| Excerpted records |
———
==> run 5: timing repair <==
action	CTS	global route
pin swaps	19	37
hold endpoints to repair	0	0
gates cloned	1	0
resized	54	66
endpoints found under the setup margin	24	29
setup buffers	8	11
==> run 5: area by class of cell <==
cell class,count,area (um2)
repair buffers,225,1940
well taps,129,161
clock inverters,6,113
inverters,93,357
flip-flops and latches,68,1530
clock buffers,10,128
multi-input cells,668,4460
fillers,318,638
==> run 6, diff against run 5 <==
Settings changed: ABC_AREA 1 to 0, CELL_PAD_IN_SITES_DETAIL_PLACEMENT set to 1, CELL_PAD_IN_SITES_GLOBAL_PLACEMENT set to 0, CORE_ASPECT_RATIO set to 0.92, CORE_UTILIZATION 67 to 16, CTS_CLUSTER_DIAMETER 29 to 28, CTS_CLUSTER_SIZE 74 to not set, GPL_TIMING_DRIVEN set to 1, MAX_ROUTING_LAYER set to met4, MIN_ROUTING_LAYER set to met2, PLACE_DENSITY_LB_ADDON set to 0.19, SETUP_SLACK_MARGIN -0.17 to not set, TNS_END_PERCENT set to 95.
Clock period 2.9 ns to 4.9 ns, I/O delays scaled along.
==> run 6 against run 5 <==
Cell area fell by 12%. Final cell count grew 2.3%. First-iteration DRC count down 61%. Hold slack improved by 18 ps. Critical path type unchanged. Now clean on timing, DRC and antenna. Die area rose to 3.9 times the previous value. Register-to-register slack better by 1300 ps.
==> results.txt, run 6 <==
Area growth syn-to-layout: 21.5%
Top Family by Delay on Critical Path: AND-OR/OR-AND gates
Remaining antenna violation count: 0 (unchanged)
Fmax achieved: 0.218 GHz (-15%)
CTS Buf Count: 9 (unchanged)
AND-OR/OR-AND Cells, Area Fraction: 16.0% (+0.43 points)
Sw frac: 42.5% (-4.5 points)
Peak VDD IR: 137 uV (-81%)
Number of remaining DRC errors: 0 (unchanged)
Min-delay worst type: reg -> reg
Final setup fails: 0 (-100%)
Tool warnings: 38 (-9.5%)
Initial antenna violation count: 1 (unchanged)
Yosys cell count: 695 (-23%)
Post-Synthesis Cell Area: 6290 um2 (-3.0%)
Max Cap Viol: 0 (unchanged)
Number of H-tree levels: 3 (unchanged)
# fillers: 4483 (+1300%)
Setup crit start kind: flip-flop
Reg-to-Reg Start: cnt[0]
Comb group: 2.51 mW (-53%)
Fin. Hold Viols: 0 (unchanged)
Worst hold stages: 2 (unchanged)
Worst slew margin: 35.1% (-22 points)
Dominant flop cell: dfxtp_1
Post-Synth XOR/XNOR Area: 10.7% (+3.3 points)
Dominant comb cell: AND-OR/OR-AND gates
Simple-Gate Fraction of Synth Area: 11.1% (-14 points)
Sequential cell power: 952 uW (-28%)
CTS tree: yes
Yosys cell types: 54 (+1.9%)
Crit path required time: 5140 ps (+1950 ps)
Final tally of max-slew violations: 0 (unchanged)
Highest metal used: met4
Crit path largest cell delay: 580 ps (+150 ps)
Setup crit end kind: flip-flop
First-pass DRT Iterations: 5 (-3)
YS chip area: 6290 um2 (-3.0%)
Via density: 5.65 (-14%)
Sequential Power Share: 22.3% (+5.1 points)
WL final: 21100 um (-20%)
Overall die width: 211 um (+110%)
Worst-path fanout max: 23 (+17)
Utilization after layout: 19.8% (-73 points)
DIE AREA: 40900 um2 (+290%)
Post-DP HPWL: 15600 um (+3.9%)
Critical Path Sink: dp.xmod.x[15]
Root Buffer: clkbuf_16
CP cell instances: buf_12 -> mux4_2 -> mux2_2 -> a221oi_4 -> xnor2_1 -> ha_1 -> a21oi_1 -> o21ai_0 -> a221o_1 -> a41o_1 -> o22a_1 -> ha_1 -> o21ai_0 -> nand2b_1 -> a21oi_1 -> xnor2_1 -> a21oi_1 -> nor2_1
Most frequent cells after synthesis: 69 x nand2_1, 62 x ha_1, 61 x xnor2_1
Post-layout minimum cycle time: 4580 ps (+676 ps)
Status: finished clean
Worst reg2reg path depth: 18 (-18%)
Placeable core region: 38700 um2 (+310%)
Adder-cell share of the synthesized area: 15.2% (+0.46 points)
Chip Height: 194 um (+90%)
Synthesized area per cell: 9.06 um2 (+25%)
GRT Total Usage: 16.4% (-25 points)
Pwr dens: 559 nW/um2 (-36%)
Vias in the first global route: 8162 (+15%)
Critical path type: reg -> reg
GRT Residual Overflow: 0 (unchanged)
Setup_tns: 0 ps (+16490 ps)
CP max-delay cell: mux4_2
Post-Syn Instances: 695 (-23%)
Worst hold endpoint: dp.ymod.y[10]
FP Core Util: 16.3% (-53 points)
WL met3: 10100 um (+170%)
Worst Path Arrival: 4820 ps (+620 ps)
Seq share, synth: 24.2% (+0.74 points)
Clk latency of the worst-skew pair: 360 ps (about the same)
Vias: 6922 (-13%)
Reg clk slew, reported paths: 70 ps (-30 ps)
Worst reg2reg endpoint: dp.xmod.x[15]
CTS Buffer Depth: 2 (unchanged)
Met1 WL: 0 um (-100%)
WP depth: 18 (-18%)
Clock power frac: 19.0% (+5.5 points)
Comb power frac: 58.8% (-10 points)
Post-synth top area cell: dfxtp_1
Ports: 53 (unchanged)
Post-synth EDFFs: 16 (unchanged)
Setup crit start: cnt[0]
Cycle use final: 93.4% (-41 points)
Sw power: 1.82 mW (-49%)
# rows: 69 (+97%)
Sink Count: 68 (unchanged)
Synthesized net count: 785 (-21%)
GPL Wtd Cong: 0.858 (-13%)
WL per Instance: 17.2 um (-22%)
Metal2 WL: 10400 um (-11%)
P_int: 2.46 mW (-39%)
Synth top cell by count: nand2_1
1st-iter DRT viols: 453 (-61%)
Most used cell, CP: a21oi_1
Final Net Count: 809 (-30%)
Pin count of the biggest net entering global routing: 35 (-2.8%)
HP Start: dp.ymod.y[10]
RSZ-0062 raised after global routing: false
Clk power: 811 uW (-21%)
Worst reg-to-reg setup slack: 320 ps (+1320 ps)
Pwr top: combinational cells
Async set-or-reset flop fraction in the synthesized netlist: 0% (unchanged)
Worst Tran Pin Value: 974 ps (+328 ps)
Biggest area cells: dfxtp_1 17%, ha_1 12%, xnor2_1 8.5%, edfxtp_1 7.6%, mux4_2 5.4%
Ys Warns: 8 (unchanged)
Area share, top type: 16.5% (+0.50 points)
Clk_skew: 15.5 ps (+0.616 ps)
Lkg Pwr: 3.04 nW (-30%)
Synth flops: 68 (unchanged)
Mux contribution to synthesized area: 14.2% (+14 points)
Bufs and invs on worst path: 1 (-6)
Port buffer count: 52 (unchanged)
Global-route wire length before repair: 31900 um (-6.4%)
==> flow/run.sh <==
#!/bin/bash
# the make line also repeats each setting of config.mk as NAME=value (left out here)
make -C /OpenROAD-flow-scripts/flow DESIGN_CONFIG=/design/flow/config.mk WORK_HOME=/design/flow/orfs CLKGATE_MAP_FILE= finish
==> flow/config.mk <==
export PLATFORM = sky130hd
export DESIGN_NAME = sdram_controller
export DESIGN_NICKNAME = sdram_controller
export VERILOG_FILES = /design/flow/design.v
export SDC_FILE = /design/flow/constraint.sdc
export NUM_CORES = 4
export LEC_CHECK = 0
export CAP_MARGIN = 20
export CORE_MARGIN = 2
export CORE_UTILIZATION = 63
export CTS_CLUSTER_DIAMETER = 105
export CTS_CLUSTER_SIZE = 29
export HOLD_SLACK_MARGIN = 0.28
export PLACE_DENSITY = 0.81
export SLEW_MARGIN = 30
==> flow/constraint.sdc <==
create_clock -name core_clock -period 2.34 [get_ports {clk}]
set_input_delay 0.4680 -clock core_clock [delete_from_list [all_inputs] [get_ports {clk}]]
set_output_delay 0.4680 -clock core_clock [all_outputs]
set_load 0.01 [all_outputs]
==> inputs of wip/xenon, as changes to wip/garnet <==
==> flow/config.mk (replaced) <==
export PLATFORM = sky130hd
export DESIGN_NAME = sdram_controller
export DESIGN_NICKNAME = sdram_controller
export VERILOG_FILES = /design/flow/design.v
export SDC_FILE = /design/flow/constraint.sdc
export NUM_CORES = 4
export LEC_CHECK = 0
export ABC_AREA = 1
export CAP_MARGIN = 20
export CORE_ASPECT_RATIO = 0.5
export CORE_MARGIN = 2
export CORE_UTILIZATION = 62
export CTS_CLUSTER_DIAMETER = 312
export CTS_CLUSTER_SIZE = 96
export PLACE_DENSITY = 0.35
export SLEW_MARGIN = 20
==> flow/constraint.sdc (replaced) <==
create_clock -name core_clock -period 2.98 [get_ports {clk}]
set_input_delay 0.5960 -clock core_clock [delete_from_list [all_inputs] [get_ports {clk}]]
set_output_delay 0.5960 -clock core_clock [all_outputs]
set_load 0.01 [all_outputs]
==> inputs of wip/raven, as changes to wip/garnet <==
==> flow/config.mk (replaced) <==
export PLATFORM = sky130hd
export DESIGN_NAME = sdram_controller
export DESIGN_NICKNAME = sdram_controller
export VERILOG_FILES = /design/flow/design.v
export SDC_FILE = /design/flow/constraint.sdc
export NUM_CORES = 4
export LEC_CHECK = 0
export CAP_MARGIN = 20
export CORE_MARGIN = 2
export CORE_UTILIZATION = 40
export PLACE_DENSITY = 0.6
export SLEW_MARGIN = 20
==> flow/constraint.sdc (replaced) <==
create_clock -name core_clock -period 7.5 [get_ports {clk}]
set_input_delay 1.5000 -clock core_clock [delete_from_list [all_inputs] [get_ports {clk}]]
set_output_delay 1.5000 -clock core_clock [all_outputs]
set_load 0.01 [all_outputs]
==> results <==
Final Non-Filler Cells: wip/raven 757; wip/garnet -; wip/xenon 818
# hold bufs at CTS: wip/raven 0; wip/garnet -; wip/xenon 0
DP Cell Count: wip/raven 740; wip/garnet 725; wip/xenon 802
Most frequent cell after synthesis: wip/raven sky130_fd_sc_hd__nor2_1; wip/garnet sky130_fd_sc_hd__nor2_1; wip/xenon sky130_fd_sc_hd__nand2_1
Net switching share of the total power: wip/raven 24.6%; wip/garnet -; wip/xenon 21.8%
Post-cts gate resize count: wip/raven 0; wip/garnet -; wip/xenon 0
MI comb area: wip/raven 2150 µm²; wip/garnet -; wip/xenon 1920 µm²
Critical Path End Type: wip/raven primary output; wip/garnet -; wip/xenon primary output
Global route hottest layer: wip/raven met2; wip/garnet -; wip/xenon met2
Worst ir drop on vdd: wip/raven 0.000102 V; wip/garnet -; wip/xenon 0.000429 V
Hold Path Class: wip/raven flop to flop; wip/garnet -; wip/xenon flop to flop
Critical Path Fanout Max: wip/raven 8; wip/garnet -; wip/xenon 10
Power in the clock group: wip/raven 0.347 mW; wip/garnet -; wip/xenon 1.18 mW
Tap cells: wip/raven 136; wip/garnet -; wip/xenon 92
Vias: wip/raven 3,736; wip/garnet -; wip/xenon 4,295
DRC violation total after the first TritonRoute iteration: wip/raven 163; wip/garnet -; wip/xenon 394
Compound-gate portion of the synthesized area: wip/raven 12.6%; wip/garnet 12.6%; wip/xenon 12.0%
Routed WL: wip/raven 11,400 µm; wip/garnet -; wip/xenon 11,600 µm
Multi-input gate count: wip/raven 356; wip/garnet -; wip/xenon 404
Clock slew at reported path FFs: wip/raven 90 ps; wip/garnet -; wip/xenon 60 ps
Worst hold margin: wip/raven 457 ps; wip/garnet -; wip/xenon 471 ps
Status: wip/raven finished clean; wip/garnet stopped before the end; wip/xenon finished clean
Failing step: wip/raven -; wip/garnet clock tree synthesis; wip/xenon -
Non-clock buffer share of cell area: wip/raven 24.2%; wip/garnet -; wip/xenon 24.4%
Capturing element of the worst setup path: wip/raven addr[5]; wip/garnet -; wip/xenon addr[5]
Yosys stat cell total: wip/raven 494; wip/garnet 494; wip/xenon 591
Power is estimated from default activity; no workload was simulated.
———
| Work to complete |
Every line above from the line with "Top Family by" to the line with "Simple-Gate Fraction of", inclusive, must be returned exactly; no other line belongs in the reply.

| Answer section |
Top Family by Delay on Critical Path: AND-OR/OR-AND gates
Remaining antenna violation count: 0 (unchanged)
Fmax achieved: 0.218 GHz (-15%)
CTS Buf Count: 9 (unchanged)
AND-OR/OR-AND Cells, Area Fraction: 16.0% (+0.43 points)
Sw frac: 42.5% (-4.5 points)
Peak VDD IR: 137 uV (-81%)
Number of remaining DRC errors: 0 (unchanged)
Min-delay worst type: reg -> reg
Final setup fails: 0 (-100%)
Tool warnings: 38 (-9.5%)
Initial antenna violation count: 1 (unchanged)
Yosys cell count: 695 (-23%)
Post-Synthesis Cell Area: 6290 um2 (-3.0%)
Max Cap Viol: 0 (unchanged)
Number of H-tree levels: 3 (unchanged)
# fillers: 4483 (+1300%)
Setup crit start kind: flip-flop
Reg-to-Reg Start: cnt[0]
Comb group: 2.51 mW (-53%)
Fin. Hold Viols: 0 (unchanged)
Worst hold stages: 2 (unchanged)
Worst slew margin: 35.1% (-22 points)
Dominant flop cell: dfxtp_1
Post-Synth XOR/XNOR Area: 10.7% (+3.3 points)
Dominant comb cell: AND-OR/OR-AND gates
Simple-Gate Fraction of Synth Area: 11.1% (-14 points)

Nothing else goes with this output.